Mason stood, heard the rats slither back into their unseen holes. He said the only thing he could think of to say. "You're dead."
"And it ain't no Cakewalk, let me tell you." Ransom touched his wounds, his eyebrows lifting as he fingered a hole in his ribs. "At least you got a choice."
Mason stepped closer, the light beckoned. He took one glance backward in the darkness, heard the noise of whiskers and claws and wet, sharp teeth. He shivered. Korban would keep this place waiting for him.
But the best thing to do was put your fears behind you, as least for as long as possible. Deny their existence. Bury them.
"Where does the tunnel go, Ransom?"
"Why, to the end. Where else would it go?"

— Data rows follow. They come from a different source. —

From an optimization exercise on the open Yosys and OpenROAD flow, aimed at small area, a short achievable clock period and few clock cycles per item; shortcuts taken in it are not production practice. At most, simulation tests tie the RTL to the original design; equivalence was not proved. No functional check of the RTL was part of run 6. Power is estimated from default activity; no workload was simulated.

===== design/flow/design.v =====
module mbcq_enc #(
    parameter integer L  = 34,      
    parameter integer RP = 32,      
    parameter integer HQ = 2        
) (
    input  wire        clk,
    input  wire        rst,         
    input  wire        in_valid,
    output wire        in_ready,
    input  wire        in_last,     
    input  wire [1:0]  in_fmt,      
    input  wire [1:0]  in_k,        
    input  wire [31:0] in_elem,     
    output wire        out_valid,
    input  wire        out_ready,
    output wire        out_hdr,     
    output wire        out_last,    
    output wire [15:0] out_data
);
    localparam integer QW = (HQ > 2) ? 2 : 1;       
    function automatic [4:0] lzc23;      
        input [22:0] v;
        integer i;
        begin
            lzc23 = 5'd23;
            for (i = 0; i < 23; i = i + 1)
                if (v[i]) lzc23 = 5'd23 - i[4:0];
        end
    endfunction
    wire        i_f16  = (in_fmt == 2'd2);
    wire        i_b16  = (in_fmt == 2'd1);
    wire        i_s    = (i_f16 || i_b16) ? in_elem[15] : in_elem[31];
    wire [7:0]  i_ex   = i_f16 ? {3'b000, in_elem[14:10]} : i_b16 ? in_elem[14:7] : in_elem[30:23];
    wire [22:0] i_man  = i_f16 ? {in_elem[9:0], 13'h0} : i_b16 ? {in_elem[6:0], 16'h0} : in_elem[22:0];
    wire [4:0]  i_lz   = i_f16 ? lzc23({in_elem[9:0], 13'h0}) :
                         i_b16 ? lzc23({in_elem[6:0], 16'h0}) : lzc23(in_elem[22:0]);
    reg        rdy;               
    reg        busy;              
    reg        a_v, a_last, a_s, a_f16;
    reg [1:0]  a_k;
    reg [7:0]  a_ex;
    reg [22:0] a_man;
    reg [4:0]  a_lz;              
    assign in_ready = rdy;
    always @(posedge clk) begin
        a_s    <= i_s;
        a_ex   <= i_ex;
        a_man  <= i_man;
        a_lz   <= i_lz;
        a_f16  <= i_f16;
        a_k    <= in_k;
        a_last <= in_last;
        if (rst) a_v <= 1'b0;
        else     a_v <= in_valid & !busy;
    end
    wire        a_spec = a_f16 ? (a_ex[4:0] == 5'h1F) : (a_ex == 8'hFF);
    wire        a_sub  = (a_ex == 8'd0);
    wire        a_zero = a_sub && (a_man == 23'd0);
    wire [8:0]  a_base = a_f16 ? 9'd369 : 9'd257;       
    wire [8:0]  a_ebf  = a_sub ? a_base - {4'b0000, a_lz} : a_base - 9'd1 + {1'b0, a_ex};
    wire [8:0]  a_eb   = a_spec ? 9'h1FF : a_zero ? 9'd0 : a_ebf;
    wire [8:0]  a_ebm  = (a_spec || a_zero) ? 9'd0 : a_ebf;    
    wire [22:0] c_frac = a_sub ? (a_man << a_lz) : a_man;
    wire [25:0] c_word = {a_s, a_eb, c_frac[22:8], |c_frac[7:0]};
    reg [4:0]  bcnt;              
    reg [8:0]  e_run;             
    reg        esc_run;
    reg [1:0]  k_run;
    wire [8:0] e_new   = (a_ebm > e_run) ? a_ebm : e_run;
    wire       esc_new = esc_run | a_spec;
    wire [1:0] k_new   = (bcnt == 5'd0) ? a_k : k_run;
    wire       b_end   = a_v && (a_last || bcnt == 5'd31);
    reg [16:0]   hq [0:HQ-1];
    reg [QW-1:0] hq_wp, hq_rp;
    reg [QW:0]   hq_cnt;
    always @(posedge clk) begin
        if (b_end) hq[hq_wp] <= {esc_new, e_new, k_new, bcnt};
    end
    always @(posedge clk) begin
        if (rst) begin
            bcnt    <= 5'd0;
            e_run   <= 9'd0;
            esc_run <= 1'b0;
            hq_wp   <= {QW{1'b0}};
        end else if (a_v) begin
            if (b_end) begin
                bcnt    <= 5'd0;
                e_run   <= 9'd0;
                esc_run <= 1'b0;
                hq_wp   <= (hq_wp == HQ - 1) ? {QW{1'b0}} : hq_wp + 1'b1;
            end else begin
                bcnt    <= bcnt + 5'd1;
                e_run   <= e_new;
                esc_run <= esc_new;
                k_run   <= k_new;
            end
        end
    end
    reg [25:0]  ring [0:L-1];
    reg [L-1:0] ring_v;
    integer w;
    always @(posedge clk) begin
        ring[0] <= a_v ? c_word : ring[L-1];
        for (w = 1; w < L; w = w + 1)
            ring[w] <= ring[w - 1];
    end
    reg        o1_v;
    reg        adv_q;             
    wire       adv = !o1_v;
    reg        have;
    reg [5:0]  wpos;
    reg        rd_act;            
    reg [4:0]  rd_rem;            
    reg [9:0]  rd_eoff;           
    reg [1:0]  rd_k;
    reg        rd_esc;
    wire [16:0] hq_h     = hq[hq_rp];
    wire        hq_any   = (hq_cnt != 0);
    wire        at_rd    = have && (wpos == RP);
    wire        iss_hdr  = adv && !rd_act && hq_any && have && (wpos == RP - 1);
    wire        iss_code = adv && rd_act && at_rd;
    wire [8:0]  h_emax   = hq_h[15:7];
    wire        h_nz     = (h_emax != 9'd0);
    wire [1:0]  h_k      = hq_h[6:5];
    wire        h_esc    = hq_h[16];
    wire [8:0]  h_e      = h_nz ? h_emax + 9'd129 : 9'd0;      
    reg        nx_any;
    reg [5:0]  nx_pos;
    integer q;
    always @(*) begin
        nx_any = 1'b0;
        nx_pos = 6'd0;
        for (q = RP + 1; q < L; q = q + 1)
            if (ring_v[q]) begin nx_any = 1'b1; nx_pos = q; end
        for (q = 0; q < RP; q = q + 1)
            if (ring_v[q]) begin nx_any = 1'b1; nx_pos = q; end
    end
    always @(posedge clk) begin
        if (rst) begin
            ring_v <= {L{1'b0}};
            have   <= 1'b0;
        end else begin
            ring_v <= {ring_v[L-2:0], a_v | ring_v[L-1]} & ~({{(L-1){1'b0}}, iss_code} << (RP + 1));
            if (iss_code) begin
                have <= nx_any || a_v;
                wpos <= !nx_any ? 6'd0 : (nx_pos == L - 1) ? 6'd0 : nx_pos + 6'd1;
            end else if (have) begin
                wpos <= (wpos == L - 1) ? 6'd0 : wpos + 6'd1;
            end else if (a_v) begin
                have <= 1'b1;
                wpos <= 6'd0;
            end
        end
    end
    always @(posedge clk) begin
        if (rst) begin
            rd_act <= 1'b0;
            hq_rp  <= {QW{1'b0}};
        end else if (iss_hdr) begin
            rd_act  <= 1'b1;
            rd_rem  <= hq_h[4:0];
            rd_eoff <= !h_nz ? 10'h3FF : {1'b0, h_emax} + {9'd0, h_esc} +
                       ((h_k == 2'd0) ? 10'd10 : (h_k == 2'd1) ? 10'd6 : 10'd2);
            rd_k    <= h_k;
            rd_esc  <= h_esc;
            hq_rp   <= (hq_rp == HQ - 1) ? {QW{1'b0}} : hq_rp + 1'b1;
        end else if (iss_code) begin
            rd_rem <= rd_rem - 5'd1;
            if (rd_rem == 5'd0) rd_act <= 1'b0;
        end
    end
    wire [QW:0] hq_nx  = hq_cnt + b_end - iss_hdr;
    always @(posedge clk) begin
        if (rst) hq_cnt <= {(QW+1){1'b0}};
        else     hq_cnt <= hq_nx;
    end
    wire [25:0] r1_w  = ring[RP];
    wire [8:0]  r1_eb = r1_w[24:16];
    wire [9:0]  r1_d  = rd_eoff - {1'b0, r1_eb};
    wire        r1_z  = (r1_d[9:5] != 5'd0);         
    wire [16:0] r1_h  = {1'b1, r1_w[15:0]};
    wire [33:0] x_sh  = {r1_h, 17'h0} >> r1_d[4:0];
    wire [14:0] x_q   = r1_z ? 15'd0 : x_sh[31:17];
    wire        x_rnd = !r1_z && x_sh[16] && ((|x_sh[15:0]) || x_sh[17]);
    reg        r2_v, r2_hdr, r2_last, r2_rnd, r2_s, r2_spec, r2_nan, r2_esc;
    reg [14:0] r2_q;
    reg [1:0]  r2_k;
    always @(posedge clk) begin
        if (rst) r2_v <= 1'b0;
        else if (adv) r2_v <= iss_hdr || iss_code;
        if (adv_q) begin
            r2_hdr  <= iss_hdr;
            r2_last <= iss_code && (rd_rem == 5'd0);
            r2_q    <= iss_hdr ? {6'd0, h_e} : x_q;
            r2_rnd  <= x_rnd;
            r2_s    <= r1_w[25];
            r2_spec <= (r1_eb == 9'h1FF);
            r2_nan  <= (r1_w[15:0] != 16'd0);
            r2_esc  <= iss_hdr ? h_esc : rd_esc;
            r2_k    <= rd_k;
        end
    end
    reg [14:0] hi_mask;       
    reg [15:0] kmask, top;    
    always @(*) begin
        case (r2_k)
            2'd0:    begin kmask = 16'h00FF; top = 16'h0080; end
            2'd1:    begin kmask = 16'h0FFF; top = 16'h0800; end
            default: begin kmask = 16'hFFFF; top = 16'h8000; end
        endcase
        case ({r2_k, r2_esc})
            3'b000:  hi_mask = 15'h7F80;
            3'b001:  hi_mask = 15'h7FC0;
            3'b010:  hi_mask = 15'h7800;
            3'b011:  hi_mask = 15'h7C00;
            3'b101, 3'b111: hi_mask = 15'h4000;
            default: hi_mask = 15'h0000;
        endcase
    end
    wire        ovf  = ((r2_q & hi_mask) != 15'd0) || (((r2_q | hi_mask) == 15'h7FFF) && r2_rnd);
    wire [15:0] lim  = {1'b0, ~hi_mask};
    wire [15:0] sgn_q = ({1'b0, r2_q} ^ {16{r2_s}}) + {15'd0, r2_s ^ r2_rnd};
    wire [15:0] sgn_l = r2_s ? ~lim + 16'd1 : lim;
    wire [15:0] sgn   = ovf ? sgn_l : sgn_q;
    reg [15:0] code;
    always @(*) begin
        if (r2_hdr)
            code = {r2_esc, 6'b000000, r2_q[8:0]};
        else if (r2_spec)
            code = r2_nan ? top : r2_s ? top + 16'd1 : top - 16'd1;
        else
            code = sgn & kmask;
    end
    reg        o0_v, o0_hdr, o0_last, o1_hdr, o1_last;
    reg        o0_e;                           
    reg [15:0] o0_data, o1_data;
    wire       w_v  = adv && r2_v;             
    wire       o0_ld = o0_e || out_ready;      
    always @(posedge clk) begin
        if (rst) begin
            o0_v  <= 1'b0;
            o0_e  <= 1'b1;
            o1_v  <= 1'b0;
            adv_q <= 1'b1;
        end else begin
            if (o0_ld) o0_v <= o1_v || w_v;
            if (o0_ld) o0_e <= !(o1_v || w_v);
            o1_v  <= o1_v ? !o0_ld : (w_v && !o0_ld);
            adv_q <= o1_v ? o0_ld : !(w_v && !o0_ld);
        end
        if (o0_ld) begin
            o0_hdr  <= o1_v ? o1_hdr  : r2_hdr;
            o0_last <= o1_v ? o1_last : r2_last;
            o0_data <= o1_v ? o1_data : code;
        end
        if (!o1_v) begin
            o1_hdr  <= r2_hdr;
            o1_last <= r2_last;
            o1_data <= code;
        end
    end
    reg  [5:0] lpos;              
    always @(posedge clk) begin
        if (rst || a_v) lpos <= 6'd0;
        else            lpos <= (lpos == L - 1) ? 6'd0 : lpos + 6'd1;
    end
    wire a_ends   = a_v ? (!b_end && bcnt == 5'd30) : (bcnt == 5'd31);
    wire take_now = in_valid && !busy;
    wire take_end = take_now && (in_last || a_ends);
    wire [5:0] lpos_w  = a_v ? 6'd1 : (lpos >= L - 2) ? lpos + 6'd2 - L : lpos + 6'd2;
    wire       start   = a_v ? b_end : (bcnt == 5'd0);
    wire       unwound = !have || ((wpos < L - 2 || iss_code) && wpos + 6'd2 >= lpos_w);
    wire       rd_act_nx = iss_hdr ? 1'b1 : (iss_code && rd_rem == 5'd0) ? 1'b0 : rd_act;
    wire       next_w    = iss_code || (have && wpos == RP - 1);
    wire       o1n_0     = !o0_e && (o1_v || w_v);       
    wire       read_1    = next_w && rd_act_nx;
    wire       read_0    = read_1 && !o1n_0;
    wire       slot_1    = !ring_v[L-3] || read_1;
    wire       slot_0    = !ring_v[L-3] || read_0;
    wire       idle_ok   = start ? (lpos_w != 6'd0 && unwound && (hq_nx < HQ))
                                 : (lpos_w == 6'd0);
    wire       pace_ok   = take_now ? !take_end : idle_ok;
    wire       rdy_nx    = (out_ready ? slot_1 : slot_0) && pace_ok;
    always @(posedge clk) begin
        if (rst) begin
            rdy  <= 1'b1;
            busy <= 1'b0;
        end else begin
            rdy  <= rdy_nx;
            busy <= !rdy_nx;
        end
    end
    assign out_valid = o0_v;
    assign out_hdr   = o0_hdr;
    assign out_last  = o0_last;
    assign out_data  = o0_data;
endmodule

===== design/flow/flow/run.sh =====
#!/bin/bash
# Own layout flow: the standard ORFS flow (standard.sh), with the ports
# buffered by a plain buffer instead of the delay-cell buffer ORFS picks.
# The make output goes to flow.log in the work folder; ORFS's own per-step
# logs stay under orfs/logs/.
set -euo pipefail
bash standard.sh \
  "BUFFER_PORTS_ARGS=-buffer_cell sky130_fd_sc_hd__buf_2" \
  SETUP_SLACK_MARGIN=11.5 \
  finish > flow.log 2>&1

===== design/flow/constraint.sdc =====
create_clock -name core_clock -period 16.0 [get_ports {clk}]
set_input_delay 3.2000 -clock core_clock [delete_from_list [all_inputs] [get_ports {clk}]]
set_output_delay 3.2000 -clock core_clock [all_outputs]
set_load 0.01 [all_outputs]

===== design/flow/standard.sh =====
#!/bin/bash
# synth_recipe.tcl (not shown) runs the flow's synth.tcl, then flattens the netlist and writes it again
# the make line also repeats each setting of config.mk as NAME=value (left out here)
make -C /OpenROAD-flow-scripts/flow DESIGN_CONFIG=/design/flow/config.mk WORK_HOME=/design/flow/orfs CLKGATE_MAP_FILE= SYNTH_SCRIPT=/design/flow/synth_recipe.tcl "${@:-finish}"

===== design/flow/config.mk =====
export PLATFORM = sky130hd
export DESIGN_NAME = mbcq_enc
export DESIGN_NICKNAME = mbcq_enc
export VERILOG_FILES = /design/flow/design.v
export SDC_FILE = /design/flow/constraint.sdc
export NUM_CORES = 4
export LEC_CHECK = 0
export CAP_MARGIN = 20
export CORE_MARGIN = 2
export CORE_UTILIZATION = 70
export CTS_BUF_LIST = sky130_fd_sc_hd__clkbuf_16
export CTS_CLUSTER_DIAMETER = 80
export CTS_CLUSTER_SIZE = 30
export PLACE_DENSITY = 0.8
export SLEW_MARGIN = 20

==> results.ini, run 1 <==
[final_layout]
final_design_area_no_fill_mm2 = 0.0342
post-route-util_pct = 75.5
final_non_filler_cell_total = 3094
most_frequent_cells_in_the_layout = dfxtp_1, nand2_1, nor2_1
fillerInstances = 2807
num_antenna_cells = 0
post_synthesis_to_final_layout_area_growth_pct = 6.65
final_common_cell = dfxtp_1
fin_nets = 2587
post_route_cells_drive_above_1_share_pct = 9.10

[synthesis]
synth_cell_types = 90
postSynthRegisterBits = 1115
synth_instances = 2437
synthTopCellsByArea = dfxtp_1, edfxtp_1, ha_1
post-synth-top-area-fraction_pct = 63.3
synth-warning-count = 2
yosysSeqAreaShare_pct = 72.8
synthFlopType = dfxtp_1
netlist_area_mm2 = 0.0321
synth_edf_count = 102
synth_area_leader_cell = dfxtp_1
avgSynthCellArea_um2 = 13.2
postSynth.asyncResetShare_pct = 0
syn_nets = 2543

[worst_setup_path]
cp-end-kind = output pin
endpoint_required_time_on_the_critical_path_ps = 12800
endpoint_arrival_time_on_the_critical_path_ps = 1170
cp-start-kind = flip-flop
timing.critical_path.fanout_max = 1
critPathMaxStageDelay_ps = 420
worstSetupStartpoint = o0_data[1]$_DFFE_PN_
timing.setup.critical_path_class = flip-flop to output pin
critical_path.reg2reg.startpoint = ring[32][16]$_DFF_P_
cpLargestDelayFamily = flip-flops
worst_path_cell_with_the_longest_stage_delay = edfxtp_1
crit_path_cell_trace = buf_2
path_buf_inv = 1

[timing]
fmax_mhz = 229
setup-violations-final = 0
finalWorstPathRequiredPeriod_ps = 4370
hold_violations = 0
post-route-period-util_pct = 27.3
fin_skew_ps = 28.9
grt_setup_unrepaired = no
max_slew_margin_pct = 25.7
slew_viol_final = 0
final.setup.tns_ps = 0
worst_pin_slew_ps = 1110

[die]
die_area_mm2 = 0.0475
rows = 78
fp.dieW_um = 218
die_height_um = 218
initial_utilization_pct = 70.8
design.core.area_mm2 = 0.0453
num_io_pins = 61

[cts]
cts_num_sinks = 1115
clockRootBuffer = clkbuf_16
clk-insertion-delay-late_ps = 610
cts_buffers = 46
h-tree-depth = 2
cts_tree = yes
path_clk_slew_ps = 100
cts.path.max_buffers = 3

[pwr]
p_total_uw = 4760
netSwitchingPower_uw = 1050
intPower_uw = 3710
power.share.clock_pct = 28.5
static-leakage-power_uw = 0.0139
netSwitchingFraction_pct = 22.1
worst_ir_drop_vdd_v = 0.000159
power.share.combinational_pct = 5.2
power.sequential.fraction_pct = 66.2
power_density_mw_per_mm2 = 139

[place]
dpl_cell_area_mm2 = 0.0328
gp_routability_congestion = 0.898
hpwl_mm = 37.9
place.port_buffers = 60
place_inst = 3031

[grt]
globalRouteOverflowTotal = 0
wire_length_of_the_first_global_routing_pass_mm = 92.3
grt_start_max_net_pins = 66
overall_routing_resource_usage_pct = 24.7
grt_pass1_vias = 17200
initial_antenna_violation_count = 1

[drt]
route.detailed.wl_per_inst_um = 18.7
route.vias.total = 17400
vias_per_cell = 5.63
firstDrtPassIters = 6
drt_drc_violations_left = 0
route.final.wire_length_mm = 57.8
antenna_violating_nets_post_route = 0
initialDrtViolationCount = 1438

[flow_run]
cap_violations = 0

[worst_hold_path]
timing.hold.worst.class = flip-flop to flip-flop
hp-start = ring[18][15]$_DFF_P_

[status]
status = timing/DRC/antenna clean

## synth_stat cells, types with 6 or more instances
cell type and count:
a31oi_1 13, xnor2_1 38, nand4_1 17, buf_2 14, nor4_1 21, a22oi_1 10, a21o_1 16, o21ai_0 93
o22ai_1 24, o31ai_1 9, mux4_2 23, inv_1 87, o21a_1 7, o221ai_1 7, or4_1 7, nand2b_1 18
a211oi_1 16, xor2_1 37, ha_1 63, mux2i_1 67, buf_1 7, nand3_1 28, and2_1 21, clkbuf_1 46
mux2_2 24, edfxtp_1 102, nor3_1 34, o211ai_1 15, or2_2 14, and3_1 10, o21ai_1 6, dfxtp_1 1013
nor2b_1 55, nor2_1 134, a21oi_1 79, nand2_1 140, or3_1 9
## flip-flops by register name, indices dropped and copies added (netlist names), 6 cells and up, named ones only
name     flops
a_ex         8
a_man       23
e_run        9
hq          34
lpos         6
o0_data     16
o1_data     16
r2_q        15
rd_eoff     10
ring       884
ring_v      34
wpos         6
## worst register-to-register path, stage by stage (launching register included)
cell and delay [ps]:
dfxtp_1 430, ha_1 190, inv_1 50, fa_1 1130, mux4_2 660, nand2_1 100, o21ai_0 150, o21ai_0 410
nand4_1 140, or4_1 470, and4_1 180
## logic make-up (layout without fill, tap and decap cells)
logic type / count (synthesis) / after routing / share of synthesized area [%]
simple gates: 540 / 540 / 8.51
buf+inv: 169 / 226 / 2.17
compound gates: 353 / 353 / 7.05
flops: 1115 / 1115 / 72.8
xor+xnor: 79 / 79 / 2.25
mux: 115 / 115 / 4.59
fa+ha+maj: 66 / 66 / 2.62
## metrics by stage
step / setup slack (ps) / hold WS, ps
after floorplan: 11510 / 310
after global placement: 10910 / 310
after detailed placement: 10760 / 312
after CTS: 11520 / 322
after global routing: 11560 / 311
final: 11630 / 326
## power groups by stage
stage / combinational (µW) / clock [µW] / sequential (µW)
6_report: 249 / 1360 / 3150
5_1_grt: 273 / 1470 / 3170
4_1_cts: 247 / 1380 / 3150
3_3_place_gp: 239 / 0 / 3190
2_1_floorplan: 184 / 0 / 3160
3_5_place_dp: 243 / 0 / 3210
## final timing paths
check | slack (ps) | end | cells past startpoint
max | 11630 | out_data[1] | 1
min | 330 | ring[19][15]$_DFF_P_ | 0
max reg2reg | 11850 | r2_rnd$_DFFE_PP_ | 10
min reg2reg | 330 | ring[19][15]$_DFF_P_ | 0
## area by class of cell
class / count / area [µm²] / share of cell area, %
clock buffer: 47 / 1180 / 3.44
clock inverter: 14 / 125 / 0.366
inverter: 94 / 357 / 1.04
multi-input combinational: 1153 / 8050 / 23.5
sequential: 1115 / 23300 / 68.3
tap: 600 / 751 / 2.20
timing repair buffer: 71 / 385 / 1.13
## routing by layer
layer / global-route usage [%] / vias up / part of all wire [%]
met2: 41.4 / 553 / 49
li1: - / 8368 / -
met5: 0 / - / 0.040
met4: 7.48 / 2 / 2.8
met3: 3.43 / 129 / 4.9
met1: 33.6 / 8359 / 44
## timing repair
| item | 4_1_cts | 5_1_grt |
|---|---|---|
| hold buffers | 0 | 0 |
| gates resized for setup | 4 | 3 |
| pin swaps | 0 | 1 |
| buffers inserted | 0 | 2 |
| endpoints found under the setup margin | 24 | 16 |
Testbench counts, summed over its fixed seeds: cycles 377,724, items 363,761.
==> run 2, diff against run 1 <==
--- a/design/flow/config.mk
+++ b/design/flow/config.mk
@@ -7,9 +7,9 @@
 export LEC_CHECK = 0
 export CAP_MARGIN = 20
 export CORE_MARGIN = 2
-export CORE_UTILIZATION = 70
+export CORE_UTILIZATION = 65
 export CTS_BUF_LIST = sky130_fd_sc_hd__clkbuf_16
 export CTS_CLUSTER_DIAMETER = 80
 export CTS_CLUSTER_SIZE = 30
-export PLACE_DENSITY = 0.8
+export PLACE_DENSITY = 0.75
 export SLEW_MARGIN = 20
==> run 2 against run 1 <==
Count of clock-buffer cells in the layout unchanged. Via count down 3.4%. Clock power about the same. Largest cell class unchanged. Highest routed layer is now met4.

Mason swallowed. He remembered Ransom, the old, living Ransom, had said the tunnel led back to the manor's basement. He thought about running for the ladder, but he heard a squeak and a whisper of tongue. Then, Mama's voice, unmistakable, poured from the dark throat of the tunnel. "Dreams is all we got, Mason. Now get in here and make Mama proud."
And it wasn't only Mama's voice, here in the damp, dark dirt of Korban's estate, that bothered him. It was the suggestion of squeakiness in her words, as if they had spilled from between large, curved, rodent teeth.
Mason followed Ransom into the black tunnel, blinked as the light grew unbearably bright, then softened. A lantern was burning on the table. Mason was in the studio, his unfinished statue waiting before him.
"Tunnels of the soul, Mason," Mama said. "I'll be watching."
Mason turned just in time to see the long hideous gray rope of tail disappear into the dark tunnel. Ransom stood by the shadows of the basement. "We all got chores. My batch is waiting back in the tunnel. Yours is on this side, for now."
Mason knelt, trembling, and selected a fluter. He took up his hatchet and approached the statue, studied the rough oak form. Ephram Korban was in there somewhere, just as he inhabited everything. At the heart of it all.
Mama lied. She 'd said dreams were all we had in this world. But we have nightmares, too. And memories.